[Stored data]
[Start of section]
Context: an optimization exercise on an open-source flow, tuned for small area, a short achievable clock period and few clock cycles per item. The choices shown serve that exercise and are no tape-out recipe.
Only simulation tests tie the RTL to the original design; equivalence was not proved.
Power is estimated from default activity; no workload was simulated.

Setup of run A:
## hue_chroma_key_alpha_unit
module hue_chroma_key_alpha_unit (
    input  logic                               aclk,
    input  logic                               aresetn,
    input  logic                               s_tvalid,
    output logic                               s_tready,
    input  logic [hcka_pkg::S_DATA_W-1:0]      s_tdata,    
    output logic                               m_tvalid,
    input  logic                               m_tready,
    output logic [hcka_pkg::M_DATA_W-1:0]      m_tdata,    
    input  logic                               cfg_wr_en,
    input  logic [hcka_pkg::CFG_IDX_W-1:0]     cfg_index,
    input  logic [hcka_pkg::CFG_W-1:0]         cfg_wdata
);
    logic [BQ_W-1:0] lo_q_reg, hi_q_reg;
    logic [8:0]      lo_rb_reg, hi_rb_reg;    
    logic [BQ_W-1:0] wr_q_ge, wr_q_gt;
    logic [BR_W-1:0] wr_r_ge, wr_r_gt;
    logic              rg_neg, rb_neg, gb_neg;
    logic [CH_W-1:0]   delta, t;
    logic                en1, en2;
    logic                v1_reg;
    logic [S_DATA_W-1:0] s1_rgb_reg;
    logic [CH_W-1:0]     s1_delta_reg, s1_t_reg;
    logic                s1_rg_neg_reg, s1_rb_neg_reg, s1_gb_neg_reg;
    logic [5:0]          sext;
    logic [5:0]          lo_gt_mask, lo_eq_mask, hi_lt_mask, hi_eq_mask;
  ...
export LEC_CHECK = 0
export ABC_AREA = 0
export CAP_MARGIN = 20
export CORE_MARGIN = 2
export CORE_UTILIZATION = 40
export SETUP_SLACK_MARGIN = 2.6
export SLEW_MARGIN = 20
create_clock -name core_clock -period 6.0 [get_ports {aclk}]
standard.sh (not shown) runs the stock make flow with config.mk's settings and CLKGATE_MAP_FILE= SYNTH_SCRIPT=/design/flow/synth_recipe.tcl, a recipe that flattens the netlist after the stock synthesis.
==> flow/flow/run.sh <==
#!/bin/bash
# The standard layout (the standard.sh, unchanged synthesis), with plain buf_1 cells as
# the port buffers in place of the delay buffers that buffer_ports picks by default.
set -euo pipefail
export BUFFER_PORTS_ARGS="-buffer_cell sky130_fd_sc_hd__buf_1"
bash standard.sh finish > standard.log 2>&1
Testbench counts of run A, summed over its fixed seeds: cycles 16,400, items 16,384.
Edits applied to the flow inputs when going from run A to run B:
Settings: ABC_AREA changed from 0 to 1; PLACE_DENSITY newly set to 0.8.
==> run notes <==
Compared with run A, in run B overall global routing resource usage -1.4 points; detailed-router iteration count before antenna repair -1; tapcell count -11%; period utilization -2.2 points; final area -1300 um2. Run B -> run A: clock sink count delta 0, exact match.
Setup changes, run B to run C
Settings: SETUP_SLACK_MARGIN: 2.6 -> 2.4; PLACE_DENSITY: 0.8 -> unset.
Results
Between run C and run B, critical path depth is higher for run B, run C comes in under that. Final area ended up 1.3% higher on run C than on run B. The final cell count number comes out lower for run B vs run C. Per the comparison of run C with run B, core utilization now larger; share of the clock period used by the worst path after layout now larger. Run B → run C: synthesized netlist cell count ~0 delta; combinational power increased by about 4% relative to the old numbers; count of clock-buffer cells in the layout now sits lower.
--- input diff run C..run D ---
Settings: SLEW_MARGIN changed from 20 to 10; SETUP_SLACK_MARGIN changed from 2.4 to 2.6; CAP_MARGIN changed from 20 to 10.
### Flow results
In run D the power per standard cell area turned out about 4% lower than in run C.
| total routing resource utilization after global routing | higher: run C |
Taking run C as the reference point, the relative contribution of the clock network to total power of run D rises by 0.7 points.
The worst setup path startpoint comes out s1_delta_reg[5]$_DFFE_PP_ in one run and s1_delta_reg[6]$_DFFE_PP_ in the other, namely in run D and run C respectively.
The endpoint required time on the critical path on run C is in line with that on run D.
Looking at peak supply drop across run D and run C, the one that comes out lower is run D.
Cell area after placement essentially unchanged between run C and run D.
Taking run C as the reference, in run D wire length on met1 has decreased, reported leakage power decreased 2.0%, number of global-route vias before repair lower, sequential share of layout area saw an increase.
The following lists how run E was set up differently from run D:
Settings: swapping 40 for 60 in CORE_UTILIZATION; swapping 10 for 20 in SLEW_MARGIN; swapping 10 for 20 in CAP_MARGIN.
Findings:
Run E vs. run D: via count climbed 49; length of routed met3 wiring climbed 26%. Re transition time at the pin with the least slew margin: run E is 0.052 ns down on run D.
[End of section]
Please return the lines above that run from the line containing "logic [BQ_W-1:0] lo_q_reg, hi_q_reg;" to the line containing "export CAP_MARGIN = 20", inclusive, exactly and with no other lines.

    logic [BQ_W-1:0] lo_q_reg, hi_q_reg;
    logic [8:0]      lo_rb_reg, hi_rb_reg;    
    logic [BQ_W-1:0] wr_q_ge, wr_q_gt;
    logic [BR_W-1:0] wr_r_ge, wr_r_gt;
    logic              rg_neg, rb_neg, gb_neg;
    logic [CH_W-1:0]   delta, t;
    logic                en1, en2;
    logic                v1_reg;
    logic [S_DATA_W-1:0] s1_rgb_reg;
    logic [CH_W-1:0]     s1_delta_reg, s1_t_reg;
    logic                s1_rg_neg_reg, s1_rb_neg_reg, s1_gb_neg_reg;
    logic [5:0]          sext;
    logic [5:0]          lo_gt_mask, lo_eq_mask, hi_lt_mask, hi_eq_mask;
  ...
export LEC_CHECK = 0
export ABC_AREA = 0
export CAP_MARGIN = 20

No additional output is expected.